## Brief
Before answering, work out how many lines below contain the string "post"; the reply is that number alone.

----

$ cat src/rtl/cla_64_arbiter_pkg.sv
// Shared definitions for the arbitrated 64-bit carry-lookahead adder.
// Op encodings are shared by the requesters and the operand mux.
package cla_64_arbiter_pkg;

   localparam int W = 64;

   typedef enum logic [1:0] {
      OP_ADD = 2'b00,
      OP_SUB = 2'b01,
      OP_ADC = 2'b10,
      OP_SBC = 2'b11
   } op_e;

   // Subtract-type ops feed ~b into the adder.
   function automatic logic op_inverts_b(input op_e op);
      return op[0];
   endfunction

   // Chained ops take their carry-in from the requester's saved carry.
   function automatic logic op_uses_saved_carry(input op_e op);
      return op[1];
   endfunction

endpackage

$ cat src/rtl/cla_64.sv
// 64-bit carry-lookahead adder: sixteen 4-bit lookahead groups with
// group generate/propagate rippling between groups.
module cla_64 (
   input  logic [63:0] a,
   input  logic [63:0] b,
   input  logic        cin,
   output logic [63:0] sum,
   output logic        cout
);

   logic [63:0] g;
   logic [63:0] p;
   logic [16:0] c_grp;

   assign g        = a & b;
   assign p        = a ^ b;
   assign c_grp[0] = cin;
   assign cout     = c_grp[16];

   generate
      for (genvar gi = 0; gi < 16; gi++) begin : g_grp
         logic [3:0] gg;
         logic [3:0] pp;
         logic [3:0] c;
         logic       grp_g;
         logic       grp_p;

         assign gg    = g[4*gi +: 4];
         assign pp    = p[4*gi +: 4];
         assign c[0]  = c_grp[gi];
         assign c[1]  = gg[0] | (pp[0] & c[0]);
         assign c[2]  = gg[1] | (pp[1] & gg[0]) | (pp[1] & pp[0] & c[0]);
         assign c[3]  = gg[2] | (pp[2] & gg[1]) | (pp[2] & pp[1] & gg[0])
                      | (pp[2] & pp[1] & pp[0] & c[0]);
         assign grp_g = gg[3] | (pp[3] & gg[2]) | (pp[3] & pp[2] & gg[1])
                      | (pp[3] & pp[2] & pp[1] & gg[0]);
         assign grp_p = &pp;

         assign c_grp[gi+1]    = grp_g | (grp_p & c[0]);
         assign sum[4*gi +: 4] = pp ^ c;
      end
   endgenerate

endmodule

$ cat src/rtl/cla_64_arbiter_rr_arbiter.sv
// Round-robin picker: first valid index at or after rr_ptr, wrapping;
// while lock_en is set only lock_id is eligible.
module rr_arbiter #(
   parameter int NREQ = 4,
   parameter int IDW  = 2
) (
   input  logic [NREQ-1:0] valid,
   input  logic [IDW-1:0]  rr_ptr,
   input  logic            lock_en,
   input  logic [IDW-1:0]  lock_id,
   output logic [NREQ-1:0] grant,
   output logic [IDW-1:0]  grant_id,
   output logic            grant_any
);

   logic [NREQ-1:0] mask;
   logic [NREQ-1:0] cand;

   generate
      for (genvar gi = 0; gi < NREQ; gi++) begin : g_mask
         assign mask[gi] = !lock_en || (lock_id == IDW'(gi));
      end
   endgenerate

   assign cand = valid & mask;

   always_comb begin
      int idx;
      grant     = '0;
      grant_id  = '0;
      grant_any = 1'b0;
      idx       = 0;
      for (int k = 0; k < NREQ; k++) begin
         idx = int'(rr_ptr) + k;
         if (idx >= NREQ) idx = idx - NREQ;
         if (!grant_any && cand[idx]) begin
            grant[idx] = 1'b1;
            grant_id   = IDW'(idx);
            grant_any  = 1'b1;
         end
      end
   end

endmodule

$ cat src/rtl/cla_64_arbiter.sv
// Shares one cla_64 between NREQ requesters with round-robin arbitration,
// a chaining lock and a single registered, back-pressured result slot.
module cla_64_arbiter
   import cla_64_arbiter_pkg::*;
#(
   parameter int NREQ = 4,
   parameter int IDW  = 2
) (
   input  logic              clk,
   input  logic              rst_n,
   input  logic [NREQ-1:0]   req_valid,
   output logic [NREQ-1:0]   req_ready,
   input  logic [2*NREQ-1:0] req_op,
   input  logic [NREQ-1:0]   req_lock,
   input  logic [W*NREQ-1:0] req_a,
   input  logic [W*NREQ-1:0] req_b,
   output logic              res_valid,
   input  logic              res_ready,
   output logic [W-1:0]      res_sum,
   output logic [IDW-1:0]    res_id,
   output logic              res_carry,
   output logic              res_ovf,
   output logic              res_zero
);

   logic            res_valid_reg;
   logic [W-1:0]    res_sum_reg;
   logic [IDW-1:0]  res_id_reg;
   logic            res_carry_reg;
   logic            res_ovf_reg;
   logic            res_zero_reg;
   logic [NREQ-1:0] carry_q_reg;
   logic [IDW-1:0]  rr_ptr_reg;
   logic [IDW-1:0]  rr_ptr_next;
   logic            lock_en_reg;
   logic [IDW-1:0]  lock_id_reg;

   logic            free;
   logic            accept;
   logic [NREQ-1:0] grant;
   logic [IDW-1:0]  grant_id;
   logic            grant_any;

   op_e             op_sel;
   logic            lock_sel;
   logic            carry_sel;
   logic [W-1:0]    a_sel;
   logic [W-1:0]    b_sel;
   logic [W-1:0]    b_eff;
   logic            cin;
   logic [W-1:0]    sum;
   logic            cout;
   logic            cin_msb;

   assign free = !res_valid_reg || res_ready;

   rr_arbiter #(
      .NREQ (NREQ),
      .IDW  (IDW)
   ) u_rr_arbiter (
      .valid     (req_valid & {NREQ{free}}),
      .rr_ptr    (rr_ptr_reg),
      .lock_en   (lock_en_reg),
      .lock_id   (lock_id_reg),
      .grant     (grant),
      .grant_id  (grant_id),
      .grant_any (grant_any)
   );

   // The grant is combinational, so it must be forced low while reset is held.
   assign req_ready = grant & {NREQ{rst_n}};
   assign accept    = grant_any && rst_n;

   always_comb begin
      op_sel    = OP_ADD;
      lock_sel  = 1'b0;
      carry_sel = 1'b0;
      a_sel     = '0;
      b_sel     = '0;
      for (int i = 0; i < NREQ; i++) begin
         if (grant[i]) begin
            op_sel    = op_e'(req_op[2*i +: 2]);
            lock_sel  = req_lock[i];
            carry_sel = carry_q_reg[i];
            a_sel     = req_a[W*i +: W];
            b_sel     = req_b[W*i +: W];
         end
      end
   end

   // Carry 1 means "no borrow", so SUB starts with cin 1 and SBC reuses it.
   always_comb begin
      b_eff = op_inverts_b(op_sel) ? ~b_sel : b_sel;
      if (op_uses_saved_carry(op_sel))
         cin = carry_sel;
      else
         cin = op_inverts_b(op_sel);
   end

   cla_64 u_cla_64 (
      .a    (a_sel),
      .b    (b_eff),
      .cin  (cin),
      .sum  (sum),
      .cout (cout)
   );

   assign cin_msb     = a_sel[W-1] ^ b_eff[W-1] ^ sum[W-1];
   assign rr_ptr_next = (grant_id == IDW'(NREQ-1)) ? '0 : grant_id + IDW'(1);

   always_ff @(posedge clk or negedge rst_n) begin
      if (!rst_n) begin
         res_valid_reg <= 1'b0;
         res_sum_reg   <= '0;
         res_id_reg    <= '0;
         res_carry_reg <= 1'b0;
         res_ovf_reg   <= 1'b0;
         res_zero_reg  <= 1'b0;
         rr_ptr_reg    <= '0;
         lock_en_reg   <= 1'b0;
         lock_id_reg   <= '0;
      end else if (accept) begin
         res_valid_reg <= 1'b1;
         res_sum_reg   <= sum;
         res_id_reg    <= grant_id;
         res_carry_reg <= cout;
         res_ovf_reg   <= cout ^ cin_msb;
         res_zero_reg  <= (sum == '0);
         if (lock_sel) begin
            lock_en_reg <= 1'b1;
            lock_id_reg <= grant_id;
         end else begin
            lock_en_reg <= 1'b0;
            rr_ptr_reg  <= rr_ptr_next;
         end
      end else if (res_ready) begin
         res_valid_reg <= 1'b0;
      end
   end

   generate
      for (genvar gi = 0; gi < NREQ; gi++) begin : g_carry
         always_ff @(posedge clk or negedge rst_n) begin
            if (!rst_n)
               carry_q_reg[gi] <= 1'b0;
            else if (accept && grant[gi])
               carry_q_reg[gi] <= cout;
         end
      end
   endgenerate

   assign res_valid = res_valid_reg;
   assign res_sum   = res_sum_reg;
   assign res_id    = res_id_reg;
   assign res_carry = res_carry_reg;
   assign res_ovf   = res_ovf_reg;
   assign res_zero  = res_zero_reg;

endmodule
$ cat config.mk
export PLATFORM = sky130hd
export DESIGN_NAME = cla_64_arbiter
export DESIGN_NICKNAME = d
export VERILOG_FILES = /design/src/rtl/cla_64_arbiter_pkg.sv /design/src/rtl/cla_64.sv /design/src/rtl/cla_64_arbiter_rr_arbiter.sv /design/src/rtl/cla_64_arbiter.sv
export SDC_FILE = /design/constraint.sdc
export NUM_CORES = 1
export LEC_CHECK = 0
export BUFFER_PORTS_ARGS = -buffer_cell sky130_fd_sc_hd__buf_2
export CAP_MARGIN = 20
export CORE_AREA = 2 2 232 234
export CTS_CLUSTER_DIAMETER = 80
export DETAILED_ROUTE_END_ITERATION = 16
export DIE_AREA = 0 0 234 236
export PLACE_DENSITY_LB_ADDON = 0.2
export SLEW_MARGIN = 20
export SYNTH_ARGS = -nofsm -noshare
export SYNTH_HDL_FRONTEND = slang
export SYNTH_SLANG_ARGS = --single-unit
$ cat constraint.sdc
create_clock -name clk -period 21.8 [get_ports clk]
set_input_delay 2.18 -clock clk [delete_from_list [all_inputs] [get_ports clk]]
set_output_delay 2.18 -clock clk [all_outputs]
set_load 0.01 [all_outputs]
==> flow_summary.ini, run 1 <==
[run_status]
status = complete, no violations

[timing]
finalMaxSlewViolations = 0
finClkSkew_ns = 0.00941
setup_viol = 0
hold_violations = 0
relSlewSlack_pct = 29.3
fin_crit_ns = 11.81
fin_tns_setup_ns = 0
rsz0062_at_grt = no
worst_pin_slew_ns = 1.05
timing.fmax_mhz = 84.7
timing.hold.ws_ns = 0.472
post-route-period-util_pct = 54.2

[global_routing]
grt_pass1_vias = 13700
grt-ovfl-total = 0
grt_max_degree = 142
grt_pass1_wl_microns = 93600
antenna_found_initial = 11
grtUsageTotal_pct = 23.0

[detailed_routing]
vias_per_cell = 5.08
wl_per_cell_microns = 24.0
drt_iter0_drc = 977
wl_microns = 65500
drtPass1Iterations = 5
route.vias.total = 13900
drc = 0
ant_nets = 0

[logic_synthesis]
syn-num-nets = 2124
synth_top_family_by_area = compound AO/OA/AOI/OAI gates
synth_cells = 1506
synth_edf_count = 0
synth_adder_area_share_pct = 11.0
synth_flop_cell = dfrtp_1
synth_cell_types = 73
ys_ff_latch = 79
synth-xor-area-share_pct = 9.30
yosys.area_share.simple_pct = 21.1
synth.cell_area_sq_um = 11000
avgSynthCellArea_sq_um = 7.32
synth_mux_area_share_pct = 1.95
synth_top_area_share_pct = 17.9
synthTopCellsByArea = dfrtp_1, a221oi_1, ha_1
synth_compound_area_share_pct = 32.8
synth-seq-area-share_pct = 17.9
synth_top_area_cell = dfrtp_1
async_flop_share_pct = 100
yosysWarnings = 0

[cts]
hold_buffers = 0
cts_tree = yes
cts_buffers = 9
htree_levels = 3
clock-root-buffer = clkbuf_16
cts_sinks = 79
ctsResizeCount = 0
clockBufferDepth = 2
insertion_delay_ns = 0.36
cts_setup_buffers = 0
cts.clk_slew.worst_paths_ns = 0.07

[hold_path]
hp-class = reg -> reg

[finish]
final_cell_mix = buf_2, nor2_1, nand2_1
final_common_cell = buf_2
utilization_pct = 28.3
drive_gt1_share_pct = 33.0
largest_register_ffs = 64
syn_to_final_growth_pct = 36.1
nets = 2638
fillers = 5952

[place]
gp_congestion = 0.956
port_buffers = 604
dp_hpwl_microns = 55200

[setup_path]
critPathLaunchType = input port
cp.arrival_ns = 12.09
worst-path-buf-inv = 4
critPathSlowestCell = a2111oi_0
path_class = in -> reg
critPathMostFrequentCell = a21oi_1
endpoint_kind = flop
worst_ep_required_time_ns = 22.08
crit_fanout = 72
crit_family = compound AO/OA/AOI/OAI gates
cpPeakStageDelay_ns = 0.74

[floorplanning]
start_util_pct = 20.8
core_area_sq_um = 53100
die_w_microns = 234
die_area_sq_um = 55200
io_pins = 605
die_h_microns = 236
rows = 85

[run]
maxCapViolations = 0
==> Yosys cell counts (3+ instances only) <==
master	n
xnor2_1	19
a221oi_1	132
buf_1	19
nor2b_1	9
o211ai_1	3
a21boi_0	3
and3_1	8
or2_2	4
clkbuf_1	90
nor4_1	7
a211o_1	7
dfrtp_1	79
a211oi_1	13
nand2_1	158
o31ai_1	50
or3_1	5
mux2_2	10
xor2_1	98
and4_1	4
a21oi_1	125
buf_6	3
and2_1	8
nor3_1	102
o2111ai_1	3
nand3_1	14
a221o_1	3
ha_1	71
nor2_1	165
inv_1	54
a31oi_1	15
a2111oi_0	4
o21a_1	10
o21ai_0	90
nand4_1	18
fa_1	16
nand2b_1	8
mux2i_1	8
a21o_1	18
o21bai_1	10
==> cell type report <==
class / instances / area, sq um / area share [%]
Clock inverter: 7 / 103 / 0.684
Tap cell: 696 / 871 / 5.80
Timing Repair Buffer: 616 / 3150 / 21.0
Antenna cell: 7 / 17.5 / 0.117
Multi-Input combinational cell: 1259 / 8450 / 56.3
Sequential cell: 79 / 1980 / 13.2
Clock buffer: 9 / 225 / 1.50
Inverter: 55 / 206 / 1.38
==> worst reg2reg max path, delay by kind of cell (launching register included) <==
kind	cells	cell delay, ns
flops	1	0.65
xor+xnor	2	0.46
buf+inv	4	1.67
compound gates	18	4.78
simple gates	11	2.23
fa+ha+maj	3	1.07
==> kinds of logic (layout without fill, tap and decap cells) <==
group	Yosys count	after routing
buffers and inverters	168	687
adder cells (fa/ha/maj)	87	87
multiplexers	19	19
AND/OR/NAND/NOR	519	519
AO/OA/AOI/OAI	517	517
flip-flops	79	79
XOR/XNOR	117	117
other	0	7
==> metal layers <==
metal  share of wire, %  track usage [%]
met2                 48             38.6
met4                1.6             4.49
met3                5.1             2.83
met5              0.020                0
met1                 45             31.4
==> per-stage QoR <==
stage	std cells	area [sq um]	worst slack (ns)
6_report	2728	15000	9.99
5_1_grt	2726	15000	9.24
4_1_cts	2721	15000	10.12
3_5_place_dp	2705	14700	9.74
3_3_place_gp	2705	14700	10.16
2_1_floorplan	1506	11000	11.82
==> final timing paths <==
check / start / to / slack (ns) / cells after the start
min in group asynchronous: rst_n / res_sum[30] / 1.88 / 1
max in group asynchronous: rst_n / res_sum[52] / 18.92 / 2
max reg2reg: flop / res_zero / 10.82 / 38
min reg2reg: res_sum[51] / res_sum[51] / 0.47 / 2
min: res_sum[51] / res_sum[51] / 0.47 / 2
max: req_valid[1] / res_zero / 9.99 / 37
Power of run 1 is left out: the tool's default activity adds up to more than one toggle a clock period on the data nets, which glitch-free logic cannot reach.
==> inputs of run 2 (changes only) <==
Clock period 21.8 ns to 10.3 ns, I/O delays scaled along.
==> flow_summary.ini, run 2 (synthesis results as in run 1) <==
[setup_path]
critPathLaunchType = flop
critPathMostFrequentCell = a21oi_1
critPathSlowestCell = dfrtp_1
crit_fanout = 38
r2r-start = rr_ptr_reg[1]
ff2ff_path_depth = 35
path_class = reg -> reg
cp.arrival_ns = 9.81
r2r-end = res_zero
endpoint_kind = flop
worst_ep_required_time_ns = 10.57
reg2reg_slack_ns = 0.76
cpPeakStageDelay_ns = 0.51

[global_routing]
grtUsageTotal_pct = 23.1
grt_pass1_wl_microns = 93600
antenna_found_initial = 9
grt-ovfl-total = 0
grt_max_degree = 65
grt_pass1_vias = 13600

[detailed_routing]
route.vias.total = 14100
drt_iter0_drc = 1034
wl_microns = 68600
wl_per_cell_microns = 24.9
drc = 0
ant_nets = 0
vias_per_cell = 5.12
drtPass1Iterations = 5

[finish]
largest_register_ffs = 64
final_common_cell = buf_2
fin_cells = 2753
fillers = 5838
drive_gt1_share_pct = 34.4
nets = 2668
syn_to_final_growth_pct = 38.9
final_cell_mix = buf_2, nor2_1, nand2_1
utilization_pct = 28.9

[timing]
worst_pin_slew_ns = 1.04
fin_tns_setup_ns = 0
timing.fmax_mhz = 105
hold_violations = 0
fin_crit_ns = 9.54
timing.hold.ws_ns = 0.472
setup_viol = 0
finClkSkew_ns = 0.00684
post-route-period-util_pct = 92.6
relSlewSlack_pct = 30.5
finalMaxSlewViolations = 0

[cts]
clockBufferDepth = 2
htree_levels = 3
cts.clk_slew.worst_paths_ns = 0.06
cts_tree = yes
clock-root-buffer = clkbuf_16
cts_sinks = 79
insertion_delay_ns = 0.36
hold_buffers = 0
cts_buffers = 9

[floorplanning]
start_util_pct = 20.8
core_area_sq_um = 53100
die_w_microns = 234
die_area_sq_um = 55200
rows = 85
die_h_microns = 236
io_pins = 605

[hold_path]
hp-start = res_sum[49]
hp-class = reg -> reg
hold_depth = 2
min_to = res_sum[49]

[place]
post-place-cells = 2730
gp_congestion = 0.954
port_buffers = 604
dp_hpwl_microns = 56800

[run_status]
status = complete, no violations

[run]
maxCapViolations = 0
==> run 2: changes by cell type in the layout (fill, tap and decap cells not counted), sizes merged, moves of 2 or more <==
cell    before  now
o221a        2    4
clkinv       1    3
inv         58   55
buf        616  643
diode        7    2
==> run 2: how the worst max path moves through the flow <==
stage / startpoint / cells after the start / slack [ns] / to
2_1_floorplan: res_ready / 35 / 1.47 / res_zero
3_3_place_gp: res_ready / 33 / 0.54 / res_zero
3_5_place_dp: res_ready / 33 / 0.40 / res_zero
4_1_cts: flop / 32 / 0.48 / res_zero
5_1_grt: rr_ptr_reg[1] / 34 / -0.07 / res_zero
6_report: rr_ptr_reg[1] / 35 / 0.76 / res_zero
==> run 2: area by class of cell <==
type	count	area (sq um)	area share, %
Antenna cell	2	5.00	0.0327
Clock buffer	9	225	1.47
Clock inverter	7	97.6	0.637
Inverter	55	206	1.35
Multi-Input combinational cell	1262	8520	55.7
Sequential cell	79	1980	12.9
Tap cell	696	871	5.69
Timing Repair Buffer	643	3410	22.2
==> run 2: timing repair <==
action	in CTS	in global routing
endpoints found under the setup margin	0	1
resized for setup	0	12
setup buffers	0	2
==> run 2: stage by stage <==
| step | setup slack, ns | area [sq um] |
|---|---|---|
| final | 0.760 | 15300 |
| after global routing | -0.0735 | 15300 |
| after floorplan | 1.47 | 11000 |
| after global placement | 0.536 | 14900 |
| after CTS | 0.485 | 15200 |
| after detailed placement | 0.398 | 14900 |
==> run 2: metal layers <==
metal  vias to the layer above  wire (microns)  global-route usage, %
li1                       6702               -                      -
met1                      6785           30700                   31.4
met2                       551           33000                   38.8
met3                        60            3370                   2.57
met4                         4            1440                   5.60
met5                         -              27                      0
==> run 2: worst max-delay path, delay by kind of cell, from the launching register on <==
kind,cells,cell delay [ns]
buffers and inverters,3,0.93
AND/OR/NAND/NOR,9,1.55
AO/OA/AOI/OAI,18,4.95
XOR/XNOR,2,0.38
adder cells (fa/ha/maj),3,1.09
flip-flops,1,0.51
Power of run 2 is left out for the same reason.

----

## Answer below
3